Homosexuality; my story


I was thirteen when I became a victim of violence related to homophobia. A group of at least thirty guys summoned me in the school arboretum and they had formed a circle, they threw me in the middle, surrounded me and rebuked me.

Since I can remember, people have always pointed out that I look like a girl, that I behave like a girl and that some features of my body are feminine. So on this day this guys summoned me and harassed me because I was not ‘man enough.

When I called my mum, she reported to school the next day and after a meeting with the deputy principal they came to a conclusion that I should behave like a ‘boy’ and even questioned if indeed I was having sexual relations with guys in school.


From that day ,I have had a series of attacks both physical and verbal because of features that are beyond my control.


I am a bit embarrassed because most LQBTQ+ folks have gone through worse but I really felt the urge to share this. When I have conversations about sexuality with people, I’m overwhelmed by the phobia, intolerance and prejudice that is shown towards LGBTQ+ folks.

How would you react if that person you deeply care about came out to you? Would you call them a faggot? Would you rally a mob to stone and beat them up to death because it is ungodly, not natural and it goes contrary to your cultural beliefs?


Truth is people like me exist and they can be a sibling, a friend or your child, this is something we can no longer ignore.
Instead of the patronizing and bigotry that is placed upon the LGBTQ+. Why can’t we unlearn unhealthy phobia’s and challenge our peers on LGBTQ+ platforms.

Culture does not make us, we make the culture. Nobody deserves to go through what the minority have gone through because of cultural oppression. Every individual has the ability to become a liberator or an oppressor.


I believe as a race we can only thrive in an environment where we are all equal and free to express ourselves in any form we feel most comfortable and most happy in.”

Homosexuality being a form of ones intimate relation should be respected. At the end of the day not you nor I have the power to change or control how one is supposed to live.


we involve ourselves in other peoples lives, literally destroying them. Most times we make more damage than intended. If at all one has chosen this path then why is it hard for you the audience and society to accept it.Who are we anyway?
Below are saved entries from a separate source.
## src/rtl/grain_keystream_gen.sv

```systemverilog
// Grain-style keystream generator: 80-bit LFSR and 24-bit NFSR clocked together,
// with a nonlinear filter producing one keystream bit per state.
module grain_keystream_gen (
    input  logic        Clk,
    input  logic        reset,
    input  logic        Par_load,
    input  logic        shift_en,
    input  logic [79:0] SEED_l,
    input  logic [23:0] SEED_n,
    output logic [79:0] X_l,
    output logic [23:0] X_n,
    output logic        main_output
);

    logic [79:0] lfsr_q, lfsr_d;
    logic [23:0] nfsr_q, nfsr_d;
    logic        fb_l, fb_n, filt_h;
    logic        x0, x1, x2, x3, x4;

    always_comb begin
        x0 = lfsr_q[3];
        x1 = lfsr_q[25];
        x2 = lfsr_q[46];
        x3 = lfsr_q[64];
        x4 = nfsr_q[13];

        fb_l = lfsr_q[0] ^ lfsr_q[13] ^ lfsr_q[23] ^ lfsr_q[38] ^ lfsr_q[51] ^ lfsr_q[62];
        fb_n = lfsr_q[0] ^ nfsr_q[0] ^ nfsr_q[5] ^ nfsr_q[9] ^ nfsr_q[14] ^ nfsr_q[20]
             ^ (nfsr_q[3] & nfsr_q[11]) ^ (nfsr_q[17] & nfsr_q[22]);

        // Filter grouped by shared factors; expands to the ten-term ANF of h.
        filt_h = x1 ^ x4
               ^ (x3 & (x0 ^ x2 ^ x4))
               ^ (x0 & x2 & (x1 ^ x3 ^ x4))
               ^ (x2 & x4 & (x1 ^ x3));

        main_output = nfsr_q[1] ^ nfsr_q[7] ^ nfsr_q[19] ^ filt_h;
    end

    always_comb begin
        lfsr_d = lfsr_q;
        nfsr_d = nfsr_q;
        if (Par_load) begin
            lfsr_d = SEED_l;
            nfsr_d = SEED_n;
        end else if (shift_en) begin
            lfsr_d = {fb_l, lfsr_q[79:1]};
            nfsr_d = {fb_n, nfsr_q[23:1]};
        end
    end

    always_ff @(posedge Clk) begin
        if (!reset) begin
            lfsr_q <= '0;
            nfsr_q <= '0;
        end else begin
            lfsr_q <= lfsr_d;
            nfsr_q <= nfsr_d;
        end
    end

    assign X_l = lfsr_q;
    assign X_n = nfsr_q;

endmodule

```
Are we even human enough when we join hands and stand against them in violence? This is your best friend, your son, brother, coworker, human being just like you and me.


We all have different views on homosexuality and the same way your decision is respected is the same way homosexuals deserve to be treated right and respected.


Their views and ideas matter and above all people should stop being judgmental. If you express hatred to a problem that has no valid or logic solution then its really not worth airing it out.


The world has brought and cornered these people that now its more of a secret than a sin. Have we thought that this is who they are? They are more themselves this way and who are we to change them?

Nobody questions why you’ re straight because that’s what society has taught us and sometimes well maybe society is wrong. Its more attractive to follow what you believe in whether people stand by you or you stand alone.


Besides why do we even give it much thought when we could think of better things in life to solve instead of focusing on other people.

When we force them to lay low and not express themselves we carry a hidden shadow beneath us thinking we are helping them out but really we are sending them to a depressive state probably leading to death.


If one is born looking like the opposite sex, he or she has no power to change that. We do have power though to stop shaming, laughing and criticizing them in the streets, public transports and places.


Before you shame them and drag their self esteem low maybe you should get to actually know them. Most are actually the best people in life, with dreams and visions worth listening too. If you can accept yourself the way you are, then you can accept someone else too without any validation.

You are more human when you respect other people’s culture, traditions,beliefs,religion,race,ideas and thoughts.


We all differ and that’s what makes the world an interesting globe. If we were all the same with the same interests, thoughts and looks ,would we even go far?


The world is a globe and you being who you are is appreciated. You don’t have to change to please someone or impress anyone. Once you’re comfortable in your own skin and what you do that’s basically enough to you.

Be you, and when the world decides they’re ready to follow and accept you you’ll be far gone, you wont need any more perspectives, ideas, norms or their VALIDATION!! The world will adjust.

7 thoughts on “Homosexuality; my story

  1. You are not alone. Been through the same; pressure from the family and society. It took courage for me to say yes that I’m gay, after years of hiding, scared of what will be, rejection. I came out to few of my friends and they gave me the support and love. I never gave up. Homophobia is just an excuse. No one would truly say why they hate a gay man or rather the broader members of LGBTQIA community

  2. Nice piece.. Everyone’s feelings should be considered.The society actually knows best to point fiqures at “ill-mannered behaviours”as it paints it. Without actually baring in mind that someone could be hurt by such..

  3. Never change who you are for anyone,not even for me.You don’t need anyone’s validity to be you,accept yourself completely. Let someone take you as you are,not who you were or who they think you are….and they’ll be yours truly.